Em uma tentativa de conter a escalada de tensões comerciais, o presidente Luiz Inácio Lula da Silva buscou o diálogo direto com seu homólogo americano, Donald Trump. A conversa por telefone, ocorrida nesta sexta-feira, focou na recente imposição de tarifas dos EUA a produtos brasileiros, que Lula classificou como baseadas em alegações “infundadas”. Segundo o Palácio do Planalto, a ligação de uma hora e vinte minutos resultou na concordância de Trump para que as equipes de ambos os países retomem as negociações “o mais brevemente possível”.
O movimento representa um esforço da diplomacia brasileira para encontrar uma saída política para um impasse que ameaça um dos principais fluxos comerciais do país.

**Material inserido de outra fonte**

From an optimization exercise on the open Yosys and OpenROAD flow, aimed at small area, a short achievable clock period and few clock cycles; shortcuts taken in it are not production practice. Where RTL was checked, it was by simulation tests only, not by an equivalence proof against the original. Power and IR drop assume default switching activity.

==> flow/design.v <==
module lcd_ctrl(clk, reset, datain, cmd, cmd_valid, dataout, output_valid, busy);
input           clk;
input           reset;
input   [7:0]   datain;
input   [2:0]   cmd;
input           cmd_valid;
output  reg [7:0] dataout;
output  reg     output_valid;
output  reg     busy;
reg  [7:0] p [0:35];     
reg        loading;      
reg  [1:0] wr, wc;       
reg  [3:0] pq;           
reg  [1:0] pm;
reg        qv;           
reg        rd;           
reg  [3:0] rcnt;         
reg  [3:0] rq;           
reg  [2:0] uc;           
integer i;
reg [7:0] g0, g1, g2, tap;
always @* begin
  case (rq[1:0])
    2'd0: begin g0 = p[0];  g1 = p[12]; g2 = p[24]; end
    2'd1: begin g0 = p[3];  g1 = p[15]; g2 = p[27]; end
    2'd2: begin g0 = p[6];  g1 = p[18]; g2 = p[30]; end
    default: begin g0 = p[9]; g1 = p[21]; g2 = p[33]; end
  endcase
  tap = rq[3] ? g2 : rq[2] ? g1 : g0;
end
wire       m0  = (pm == 2'd0);
wire       m2  = (pm == 2'd2);
wire [3:0] qm1 = (pq == 4'd0) ? 4'd11 : pq - 4'd1;
wire [3:0] qm2 = (pq <  4'd2) ? pq + 4'd10 : pq - 4'd2;
wire [3:0] qm3 = (pq <  4'd3) ? pq + 4'd9  : pq - 4'd3;
wire [3:0] qp1 = (pq == 4'd11) ? 4'd0 : pq + 4'd1;
wire [3:0] qp2 = (pq >= 4'd10) ? pq - 4'd10 : pq + 4'd2;
wire [1:0] pm_dec = m0 ? 2'd2 : pm - 2'd1;
wire [3:0] pq_dec = m0 ? qm1 : pq;
wire [1:0] pm_lf  = m2 ? 2'd0 : pm + 2'd1;
wire [3:0] pq_lf  = m2 ? pq : qm1;
wire [3:0] pq_up  = m0 ? qm3 : qm2;
wire [3:0] pq_dn  = m0 ? qp1 : qp2;
wire acc   = cmd_valid & ~busy;
wire s_ld  = acc & (cmd == 3'd1);
wire s_rt  = acc & (cmd == 3'd2) & (wc != 2'd3);
wire s_lf  = acc & (cmd == 3'd3) & (wc != 2'd0);
wire s_up  = acc & cmd[2] & ~cmd[0] & (wr != 2'd0);
wire s_dn  = acc & cmd[2] &  cmd[0] & (wr != 2'd3);
wire s_st  = ~(s_ld | s_rt | s_lf | s_up | s_dn);
wire [3:0] npq = ({4{s_ld}} & 4'd4) | ({4{s_rt}} & pq) | ({4{s_lf}} & pq_lf) |
                 ({4{s_up}} & pq_up) | ({4{s_dn}} & pq_dn) | ({4{s_st}} & pq_dec);
wire [1:0] npm = ({2{s_ld}} & 2'd2) | ({2{s_rt}} & pm) | ({2{s_lf}} & pm_lf) |
                 ({2{s_up | s_dn | s_st}} & pm_dec);
wire last    = (rcnt == 4'd8);
wire free    = ~rd | last;
wire start   = qv & free & (pm == 2'd1);
wire ldpulse = loading & (((pq == 4'd11) & ~m2) | ((pq == 4'd10) & m2) |
                          ((pq == 4'd9)  & ~m2) | ((pq == 4'd8)  & m2) |
                          ((pq == 4'd7)  & ~m2) | ((pq == 4'd6)  & m2));
wire ldend   = (pq == 4'd5) & m0;
wire       nload = ~reset & (s_ld | (loading & ~ldend));
wire       nqv   = ~reset & ((acc & ~(cmd == 3'd1)) | (qv & ~start));
wire [2:0] nuc   = reset ? 3'd0 :
                   start ? ((pq == 4'd9) ? 3'd5 : (pq == 4'd8 || pq == 4'd10) ? 3'd2 : 3'd0) :
                   (uc != 3'd0) ? uc - 3'd1 : 3'd0;
always @(posedge clk) begin
  for (i = 0; i < 35; i = i + 1)
    p[i] <= p[i+1];
  p[35] <= loading ? datain : p[0];
  dataout <= tap;
  loading <= nload;
  qv      <= nqv;
  uc      <= nuc;
  busy    <= nload | nqv | (nuc != 3'd0);
  output_valid <= ~reset & rd;
  pq <= npq;
  pm <= npm;
  if (s_ld) begin
    wr <= 2'd2; wc <= 2'd2;
  end else begin
    if (s_rt) wc <= wc + 2'd1;
    if (s_lf) wc <= wc - 2'd1;
    if (s_up) wr <= wr - 2'd1;
    if (s_dn) wr <= wr + 2'd1;
  end
  if (reset) begin
    rd <= 1'b0;
    rcnt <= 4'd8;
  end else if (start) begin
    rd <= 1'b1;
    rcnt <= 4'd0;
    rq <= pq;
  end else if (rd & ~last) begin
    rcnt <= rcnt + 4'd1;
    if (rcnt == 4'd2 || rcnt == 4'd5)
      rq <= (rq == 4'd11) ? 4'd0 : rq + 4'd1;
  end else begin
    rd <= ldpulse;
    if (ldpulse) rq <= 4'd11;
  end
end
endmodule
==> flow/config.mk <==
export PLATFORM = sky130hd
export DESIGN_NAME = lcd_ctrl
export DESIGN_NICKNAME = lcd_ctrl
export VERILOG_FILES = /design/flow/design.v
export SDC_FILE = /design/flow/constraint.sdc
export NUM_CORES = 4
export LEC_CHECK = 0
export ABC_CLOCK_PERIOD_IN_PS = 2000
export CAP_MARGIN = 20
export CORE_MARGIN = 2
export CORE_UTILIZATION = 40
export SETUP_SLACK_MARGIN = 3.3
export SLEW_MARGIN = 20
==> flow/constraint.sdc <==
create_clock -name core_clock -period 5.5 [get_ports {clk}]
set_input_delay 1.1000 -clock core_clock [delete_from_list [all_inputs] [get_ports {clk}]]
set_output_delay 1.1000 -clock core_clock [all_outputs]
set_load 0.01 [all_outputs]
run.sh (not shown) runs the stock make flow with config.mk's settings and CLKGATE_MAP_FILE= SYNTH_SCRIPT=/design/flow/synth_recipe.tcl, a recipe that flattens the netlist after the stock synthesis.
Testbench counts at the start, summed over its fixed seeds: cycles 12,106.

Ao levar a pauta diretamente ao topo, o governo brasileiro sinaliza que os canais técnicos podem estar se esgotando e que a solução demanda uma intervenção de alto nível.

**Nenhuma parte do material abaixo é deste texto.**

Context: an optimization exercise on an open-source flow, tuned for a short achievable clock period and few clock cycles. The choices shown serve that exercise and are no tape-out recipe. Where RTL was checked, it was by simulation tests only, not by an equivalence proof against the original. Power is estimated from default activity; no workload was simulated.

== v34 ==
## core
module core (
    input clk,
    input reset,
    output [11:0] imem_addr,
    input [15:0] imem_data,
    output wb_valid,
    output [2:0] wb_reg,
    output [15:0] wb_data
);
make LEC_CHECK=0 ABC_AREA=1 CAP_MARGIN=20 CORE_MARGIN=2 CORE_UTILIZATION=40 SETUP_SLACK_MARGIN=3.8 SLEW_MARGIN=20 TNS_END_PERCENT=100 finish   # period 6.0 ns
run.sh (not shown) runs the stock make flow with config.mk's settings and CLKGATE_MAP_FILE= SYNTH_SCRIPT=/design/flow/synth_recipe.tcl, a recipe that flattens the netlist after the stock synthesis.
v34: done, clean on timing, DRC and antenna
Testbench counts of v34, summed over its fixed seeds: cycles 66,324.
Inputs modified between v34 and v12:
Settings: a change of SETUP_SLACK_MARGIN from 3.8 to 4.5.
### Flow results
v34 and v12 ended up with nearly the same combined area of all synthesized cells. Fraction of area in registers: v12 vs v34 down 4.1 points. Looking only at design area, and setting everything else aside, the lower value of v34 and v12 goes to v34. Looking at v34 and v12, the insertion delay of the later-clocked pin in the worst-skew pair is a wash. From v34 to v12 the numbers moved as follows: final wirelength moved up; worst hold slack moved down; non-clock buffer count moved up; worst setup slack moved down.
Source: an optimization exercise on an open RTL-to-GDS flow (aim: a short achievable clock period and few clock cycles). Production flows keep margins and buffers that such runs may drop. In this exercise RTL edits were held to simulation tests only and were not proved equivalent to the original. Power and IR drop assume default switching activity.

[flow/config.mk]
export PLATFORM = sky130hd
export DESIGN_NAME = PROCESSOR
export DESIGN_NICKNAME = PROCESSOR
export VERILOG_FILES = /design/flow/design.v
export SDC_FILE = /design/flow/constraint.sdc
export NUM_CORES = 4
export LEC_CHECK = 0
export CAP_MARGIN = 20
export CORE_MARGIN = 2
export CORE_UTILIZATION = 40
export PLACE_DENSITY = 0.6
export SLEW_MARGIN = 20
[flow/constraint.sdc]
create_clock -name core_clock -period 7.0 [get_ports {clk}]
set_input_delay 1.4000 -clock core_clock [delete_from_list [all_inputs] [get_ports {clk}]]
set_output_delay 1.4000 -clock core_clock [all_outputs]
set_load 0.01 [all_outputs]
[flow/design.v]
module ALU(
    input  wire        clk,
    input  wire        reset,
    input  wire        req,
    input  wire [4:0]  op,
    input  wire [31:0] lhs,
    input  wire [31:0] rhs,
    output reg  [31:0] res
);
     localparam ADD  = 5'd0;
localparam SUB  = 5'd1;
localparam SLL  = 5'd2;   
localparam SLT  = 5'd3;   
localparam SLTU = 5'd4;   
localparam XOR  = 5'd5;
localparam SRL  = 5'd6;   
localparam SRA  = 5'd7;   
localparam OR   = 5'd8;
localparam AND  = 5'd9;
localparam EQ   = 5'd10;
localparam NEQ  = 5'd11;
localparam LT   = 5'd12;
localparam GE   = 5'd13;
localparam LTU  = 5'd14;
localparam GEU  = 5'd15;
    wire signed [31:0] s_lhs = $signed(lhs);
    wire signed [31:0] s_rhs = $signed(rhs);
    always @(posedge clk) begin
        if (reset) begin
            res <= 32'b0;
        end else if (req) begin
            case (op)
                ADD:     res <= lhs + rhs;
                SUB:     res <= lhs - rhs;
                SLL:     res <= lhs << rhs[4:0];
                SLT:     res <= { 31'b0, s_lhs < s_rhs };
                SLTU:    res <= { 31'b0, lhs < rhs };
                XOR:     res <= lhs ^ rhs;
                SRL:     res <= lhs >> rhs[4:0];
                SRA:     res <= s_lhs >>> rhs[4:0];
                OR:      res <= lhs | rhs;
                AND:     res <= lhs & rhs;
                EQ:      res <= { 31'b0, lhs == rhs };
                NEQ:     res <= { 31'b0, lhs != rhs };
                LT:      res <= { 31'b0, s_lhs < s_rhs };
                GE:      res <= { 31'b0, s_lhs >= s_rhs };
                LTU:     res <= { 31'b0, lhs < rhs };
                GEU:     res <= { 31'b0, lhs >= rhs };
                default: res <= 32'b0;
            endcase
        end
    end
endmodule
module EXEC_STAGE(
    input wire clk,
    input wire reset,
    input wire req,
    input wire [31:0] pc,
    input wire [31:0] rrs1,
    input wire [31:0] rrs2,
    input wire [31:0] imm,
    input wire [4:0]  instr_type,
    input wire [2:0]  funct3,
    input wire [6:0]  funct7,
    output wire [31:0] next_pc,
    output wire [31:0] result,
    output wire [31:0] wr_mem_addr,
    output wire [31:0] rd_mem_addr,
    output wire [31:0] wr_mem_data,
    output wire        rd_mem,
    output wire        wr_mem,
    output wire        wr_regfile
);
localparam R_TYPE = 3'd0;
localparam I_TYPE = 3'd1;
localparam S_TYPE = 3'd2;
localparam B_TYPE = 3'd3;
localparam U_TYPE = 3'd4;
localparam J_TYPE = 3'd5;
localparam R4_TYPE = 3'd6;
localparam LOAD      = 5'b00_000;
localparam STORE     = 5'b01_000;
localparam MADD      = 5'b01_000;
localparam BRANCH    = 5'b11_000;
localparam LOAD_FP   = 5'b00_001;
localparam STORE_FP  = 5'b01_001;
localparam MSUB      = 5'b10_001;
localparam JALR      = 5'b11_001;
localparam NMSUB     = 5'b10_010;
localparam MISC_MEM  = 5'b00_011;
localparam AMO       = 5'b01_011;
localparam NMADD     = 5'b10_011;
localparam JAL       = 5'b11_011;
localparam OP_IMM    = 5'b00_100;
localparam OP        = 5'b01_100;
localparam OP_FP     = 5'b10_100;
localparam SYSTEM    = 5'b11_100;
localparam AUIPC     = 5'b00_101;
localparam LUI       = 5'b01_101;
localparam OP_IMM_32 = 5'b00_110;
localparam OP_32     = 5'b01_110;
localparam FUNCT3_LB = 3'b000;
localparam FUNCT3_LH = 3'b001;
localparam FUNCT3_LW = 3'b010;
localparam FUNCT3_LBU = 3'b100;
localparam FUNCT3_LHU = 3'b101;
localparam FUNCT3_SB = 3'b000;
localparam FUNCT3_SH = 3'b001;
localparam FUNCT3_SW = 3'b010;
localparam FUNCT3_ADD = 3'b000;   
localparam FUNCT3_SLL = 3'b001;
localparam FUNCT3_SLT = 3'b010;
localparam FUNCT3_SLTU = 3'b011;
localparam FUNCT3_XOR = 3'b100;
localparam FUNCT3_SR = 3'b101;   
localparam FUNCT3_OR = 3'b110;
localparam FUNCT3_AND = 3'b111;
localparam FUNCT7_SRLI = 7'b00_00000;
localparam FUNCT7_SRAI = 7'b01_00000;
localparam FUNCT7_ADD = 7'b00_00000;
localparam FUNCT7_SUB = 7'b01_00000;
localparam FUNCT7_SRL = 7'b00_00000;
localparam FUNCT7_SRA = 7'b01_00000;
localparam FUNCT3_EQ = 3'b000;
localparam FUNCT3_NEQ = 3'b001;
localparam FUNCT3_LT = 3'b100;
localparam FUNCT3_GE = 3'b101;
localparam FUNCT3_LTU = 3'b110;
localparam FUNCT3_GEU = 3'b111;
     localparam ADD  = 5'd0;
localparam SUB  = 5'd1;
localparam SLL  = 5'd2;   
localparam SLT  = 5'd3;   
localparam SLTU = 5'd4;   
localparam XOR  = 5'd5;
localparam SRL  = 5'd6;   
localparam SRA  = 5'd7;   
localparam OR   = 5'd8;
localparam AND  = 5'd9;
localparam EQ   = 5'd10;
localparam NEQ  = 5'd11;
localparam LT   = 5'd12;
localparam GE   = 5'd13;
localparam LTU  = 5'd14;
localparam GEU  = 5'd15;
    wire [31:0] arith_lhs, arith_rhs, logic_lhs, logic_rhs;
    wire [4:0]  arith_op, logic_op;
    wire        jump;
    wire [31:0] arith_res, logic_res;
    wire        is_lhs_pc;
    assign is_lhs_pc = (instr_type == BRANCH |
                           instr_type == JAL    |
                           instr_type == AUIPC);
    assign arith_lhs = (is_lhs_pc         ? pc
                        :  instr_type == LUI ? 32'b0 
                        :  rrs1);
    assign arith_rhs = (instr_type == OP ? rrs2 : imm);
    assign arith_op  = (instr_type != OP && instr_type != OP_IMM     ? ADD
                        :  funct3 == FUNCT3_ADD && instr_type == OP_IMM ? ADD
                        :  funct3 == FUNCT3_ADD && funct7 == FUNCT7_ADD ? ADD
                        :  funct3 == FUNCT3_ADD                         ? SUB
                        :  funct3 == FUNCT3_SLL                         ? SLL
                        :  funct3 == FUNCT3_SLT                         ? SLT
                        :  funct3 == FUNCT3_SLTU                        ? SLTU
                        :  funct3 == FUNCT3_XOR                         ? XOR
                        :  funct3 == FUNCT3_SR && funct7 == FUNCT7_SRL  ? SRL
                        :  funct3 == FUNCT3_SR                          ? SRA
                        :  funct3 == FUNCT3_OR                          ? OR
                        :  funct3 == FUNCT3_AND                         ? AND
                        :                                                 5'b0);
    assign logic_lhs = (instr_type == BRANCH ? rrs1 : 32'b0);
    assign logic_rhs = (instr_type == BRANCH ? rrs2 : 32'b0);
    assign logic_op  = (funct3 == FUNCT3_EQ  ? EQ
                        :  funct3 == FUNCT3_NEQ ? NEQ
                        :  funct3 == FUNCT3_LT  ? LT
                        :  funct3 == FUNCT3_GE  ? GE
                        :  funct3 == FUNCT3_LTU ? LTU
                        :  funct3 == FUNCT3_GEU ? GEU
                        :                         5'b0);
    assign jump = (instr_type == BRANCH |
                      instr_type == JAL    |
                      instr_type == JALR);
    ALU arith_alu(
        .clk(clk),
        .reset(reset),
        .req(req),
        .lhs(arith_lhs),
        .rhs(arith_rhs),
        .op(arith_op),
        .res(arith_res)
    );
    ALU logic_alu(
        .clk(clk),
        .reset(reset),
        .req(req),
        .lhs(logic_lhs),
        .rhs(logic_rhs),
        .op(logic_op),
        .res(logic_res)
    );
    assign next_pc    = (~jump                ? pc + 4
                         :  instr_type != BRANCH ? arith_res
                         :  logic_res            ? arith_res
                         :  pc + 4);
    assign result = (jump ? pc + 4 : arith_res);
    assign wr_mem_data = rrs2;
    assign wr_mem      = (instr_type == STORE);
    assign rd_mem      = (instr_type == LOAD);
    assign wr_mem_addr = (wr_mem ? arith_res : 32'b0);
    assign rd_mem_addr = (rd_mem ? arith_res : 32'b0);
    assign wr_regfile  = (instr_type != STORE && instr_type != BRANCH);
endmodule
module EXTEND_IMM(
    input wire [31:0] instr,
    input wire [2:0] instr_format,
    output wire [31:0] imm
);
localparam R_TYPE = 3'd0;
localparam I_TYPE = 3'd1;
localparam S_TYPE = 3'd2;
localparam B_TYPE = 3'd3;
localparam U_TYPE = 3'd4;
localparam J_TYPE = 3'd5;
localparam R4_TYPE = 3'd6;
localparam LOAD      = 5'b00_000;
localparam STORE     = 5'b01_000;
localparam MADD      = 5'b01_000;
localparam BRANCH    = 5'b11_000;
localparam LOAD_FP   = 5'b00_001;
localparam STORE_FP  = 5'b01_001;
localparam MSUB      = 5'b10_001;
localparam JALR      = 5'b11_001;
localparam NMSUB     = 5'b10_010;
localparam MISC_MEM  = 5'b00_011;
localparam AMO       = 5'b01_011;
localparam NMADD     = 5'b10_011;
localparam JAL       = 5'b11_011;
localparam OP_IMM    = 5'b00_100;
localparam OP        = 5'b01_100;
localparam OP_FP     = 5'b10_100;
localparam SYSTEM    = 5'b11_100;
localparam AUIPC     = 5'b00_101;
localparam LUI       = 5'b01_101;
localparam OP_IMM_32 = 5'b00_110;
localparam OP_32     = 5'b01_110;
    wire [11:0] imm12 = (instr_format == I_TYPE ? instr[31:20] :
                            instr_format == S_TYPE ? { instr[31:25], instr[11:7] } : 12'b0);
    wire [12:0] imm13 = (instr_format == B_TYPE ? { instr[31], instr[7], instr[30:25], instr[11:8], 1'b0 } : 13'b0);
    wire [19:0] imm20 = (instr_format == J_TYPE ? { instr[31], instr[19:12], instr[20], instr[30:21], 1'b0 } : 20'b0);
    assign imm = (instr_format == R_TYPE ? 32'd0 :
                     instr_format == I_TYPE ? { {20{imm12[11]}}, imm12[11:0] } :
                     instr_format == S_TYPE ? { {20{imm12[11]}}, imm12[11:0] } :
                     instr_format == B_TYPE ? { {19{imm13[12]}}, imm13[12:0] } :
                     instr_format == U_TYPE ? { instr[31:12], 12'd0 } :
                     instr_format == J_TYPE ? { {12{imm20[19]}}, imm20[19:0] } :
                                              32'd0);
endmodule
module INSTR_DECODER(
    input  wire clk,
    input  wire reset,
    input  wire req,
    input  wire [31:0] instr,
    output wire [4:0] rs1, rs2, rd,
    output wire [31:0] imm,
    output wire [2:0] funct3,
    output wire [6:0] funct7,
    output wire [4:0] instr_type
);
    assign funct7 = instr[31:25];
    assign rs2    = instr[24:20];
    assign rs1    = instr[19:15];
    assign funct3 = instr[14:12];
    assign rd     = instr[11:7];
    wire [4:0] opcode = instr[6:2];
    wire [2:0] instr_format;
    INSTR_TYPE itype(
        .opcode(opcode),
        .instr_format(instr_format),
        .instr_type(instr_type)
    );
    EXTEND_IMM extend_imm(
        .instr(instr), 
        .instr_format(instr_format), 
        .imm(imm)
    );
endmodule
module INSTR_FETCH(
    input wire        clk, 
    input wire        reset,
    input wire [31:0] pc,
    input  wire        req,
    output reg         fin,
    output reg  [31:0] instr,
    input  wire        dram_rd_fin,
    output reg         dram_rd_req,
    input  wire [31:0] dram_rd_data,
    output reg  [31:0] dram_rd_addr
);
    localparam IDLE = 2'd0;
    localparam REQ  = 2'd1;
    localparam FIN  = 2'd2;
    reg [1:0] state;
    always @(posedge clk) begin
        if (reset) begin
            state        <= IDLE;
            dram_rd_req  <= 1'b0;
            dram_rd_addr <= 32'b0;
            fin          <= 1'b0;
        end else begin
            case (state)
                IDLE: begin
                    if (req) begin
                        state        <= REQ;
                        dram_rd_req  <= 1'b1;
                    end else begin
                        state        <= IDLE;
                        dram_rd_req  <= 1'b0;
                    end
                    dram_rd_addr <= pc;
                end
                REQ: begin
                    if (dram_rd_fin) begin
                        state        <= FIN;
                        dram_rd_req <= 1'b0;
                        instr        <= dram_rd_data;
                        fin          <= 1'b1;
                    end else begin
                        state        <= REQ;
                    end
                end
                FIN: begin
                    state            <= IDLE;
                    fin              <= 1'b0;
                end
                default: begin
                    state            <= state;
                end
            endcase
        end
    end
endmodule
module INSTR_TYPE(
    input  wire [4:0] opcode,
    output wire [2:0] instr_format,
    output wire [4:0] instr_type
);
localparam R_TYPE = 3'd0;
localparam I_TYPE = 3'd1;
localparam S_TYPE = 3'd2;
localparam B_TYPE = 3'd3;
localparam U_TYPE = 3'd4;
localparam J_TYPE = 3'd5;
localparam R4_TYPE = 3'd6;
localparam LOAD      = 5'b00_000;
localparam STORE     = 5'b01_000;
localparam MADD      = 5'b01_000;
localparam BRANCH    = 5'b11_000;
localparam LOAD_FP   = 5'b00_001;
localparam STORE_FP  = 5'b01_001;
localparam MSUB      = 5'b10_001;
localparam JALR      = 5'b11_001;
localparam NMSUB     = 5'b10_010;
localparam MISC_MEM  = 5'b00_011;
localparam AMO       = 5'b01_011;
localparam NMADD     = 5'b10_011;
localparam JAL       = 5'b11_011;
localparam OP_IMM    = 5'b00_100;
localparam OP        = 5'b01_100;
localparam OP_FP     = 5'b10_100;
localparam SYSTEM    = 5'b11_100;
localparam AUIPC     = 5'b00_101;
localparam LUI       = 5'b01_101;
localparam OP_IMM_32 = 5'b00_110;
localparam OP_32     = 5'b01_110;
    assign { instr_format, instr_type } = opcode == 5'b00_000 ? { I_TYPE, LOAD }
                                           : opcode == 5'b01_000 ? { S_TYPE, STORE }
                                           : opcode == 5'b10_000 ? { R4_TYPE, MADD }
                                           : opcode[2:0] == 3'b000 ? { B_TYPE, BRANCH }
                                           : opcode == 5'b11_001 ? { I_TYPE, JALR }
                                           : opcode[2:0] == 3'b001 ? { I_TYPE, JALR }    
                                           : opcode == 5'b10_010 ? { I_TYPE, NMSUB }
                                           : opcode[2:0] == 3'b010 ? { I_TYPE, NMSUB }   
                                           : opcode == 5'b11_011 ? { J_TYPE, JAL }
                                           : opcode[2:0] == 3'b011 ? { J_TYPE, JAL }     
                                           : opcode == 5'b00_100 ? { I_TYPE, OP_IMM }
                                           : opcode == 5'b01_100 ? { R_TYPE, OP }
                                           : opcode[2:0] == 3'b100 ? { R_TYPE, OP }      
                                           : opcode == 5'b00_101 ? { U_TYPE, AUIPC }
                                           : opcode == 5'b01_101 ? { U_TYPE, LUI }
                                           : opcode[2:0] == 3'b101 ? { U_TYPE, LUI }     
                                           : opcode == 5'b00_110 ? { I_TYPE, OP_IMM_32 }
                                           : opcode == 5'b01_110 ? { R_TYPE, OP_32 }
                                           : opcode[2:0] == 3'b110 ? { R_TYPE, OP_32 }   
                                           :                       8'b0;
endmodule
module MEM_STAGE(
    input wire clk,
    input wire reset,
    input  wire mem_wr_req,
    input  wire mem_rd_req,
    output reg  mem_wr_fin,
    output reg  mem_rd_fin,
    input wire [31:0] mem_wr_addr,
    input wire [31:0] mem_wr_data,
    input wire [31:0] mem_rd_addr,
    output reg [31:0] mem_rd_data,
    input  wire [31:0] sdram_rd_data,
    output wire [31:0] sdram_rd_addr,
    output reg         sdram_rd_req,
    input  wire        sdram_rd_fin,
    output wire [31:0] sdram_wr_data,
    output wire [31:0] sdram_wr_addr,
    output reg         sdram_wr_req,
    input  wire        sdram_wr_fin
);
    localparam IDLE   = 3'd0;
    localparam WR_REQ = 3'd1;
    localparam RD_REQ = 3'd2;
    localparam FIN    = 3'd3;
    reg [2:0] state;
    always @(posedge clk) begin
        if (reset) begin
            state        <= IDLE;
            mem_wr_fin   <= 1'b0;
            mem_rd_fin   <= 1'b0;
            mem_rd_data  <= 32'b0;
            sdram_wr_req <= 1'b0;
            sdram_rd_req <= 1'b0;
        end else begin
            case (state)
                IDLE: begin
                    mem_wr_fin        <= 1'b0;
                    mem_rd_fin        <= 1'b0;
                    if (mem_wr_req) begin
                        state         <= WR_REQ;
                        sdram_wr_req  <= 1'b1;
                    end else if (mem_rd_req) begin
                        state         <= RD_REQ;
                        sdram_rd_req  <= 1'b1;
                    end else begin
                        state         <= IDLE;
                    end
                end
                WR_REQ: begin
                    if (sdram_wr_fin) begin
                        state         <= FIN;
                        mem_wr_fin    <= 1'b1;
                        sdram_wr_req  <= 1'b0;
                    end else begin
                        state         <= WR_REQ;
                    end
                end
                RD_REQ: begin
                    if (sdram_rd_fin) begin
                        state         <= FIN;
                        mem_rd_fin    <= 1'b1;
                        sdram_rd_req  <= 1'b0;
                        mem_rd_data   <= sdram_rd_data;
                    end else begin
                        state         <= RD_REQ;
                    end
                end
                FIN: begin
                    state             <= IDLE;
                end
                default: begin
                    state             <= state;
                end
            endcase
        end
    end
    assign sdram_wr_addr = mem_wr_addr;
    assign sdram_wr_data = mem_wr_data;
    assign sdram_rd_addr = mem_rd_addr;
endmodule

A lista de queixas e a aposta no pragmatismo
A justificativa americana para as tarifas é um mosaico de queixas que vai muito além de uma disputa comercial pontual. A lista inclui desde temas ambientais, como o desmatamento, até questões de propriedade intelectual, combate à corrupção e particularidades do ecossistema de inovação brasileiro, como o sistema de pagamentos Pix. Essa amplitude sugere que as barreiras são menos uma resposta a uma única infração e mais um instrumento de pressão dentro de uma agenda geopolítica mais ampla da administração Trump.
A resposta de Lula, ao contornar os canais burocráticos, é uma aposta no pragmatismo. O tom “amistoso e cordial” da conversa, reportado pelo governo brasileiro, é um elemento calculado. Para o Brasil, é crucial evitar um rompimento com um parceiro comercial vital. Para os EUA, manter um canal aberto com a maior economia da América Latina é estratégico. A promessa de novas reuniões, embora seja um resultado concreto mínimo, serve como uma válvula de escape, adiando uma crise mais aguda e transferindo a complexidade da negociação de volta para as equipes técnicas, ainda que sob um novo mandato político.
Embora a conversa tenha abordado outros temas, como o combate ao crime organizado e os conflitos globais, a questão central permanece o comércio. O sucesso da iniciativa de Lula será medido não pela cordialidade do telefonema, mas pela capacidade das equipes em traduzir o aceno político em uma reversão, ou ao menos flexibilização, das barreiras comerciais. O diálogo foi reaberto; o impasse, contudo, permanece na mesa.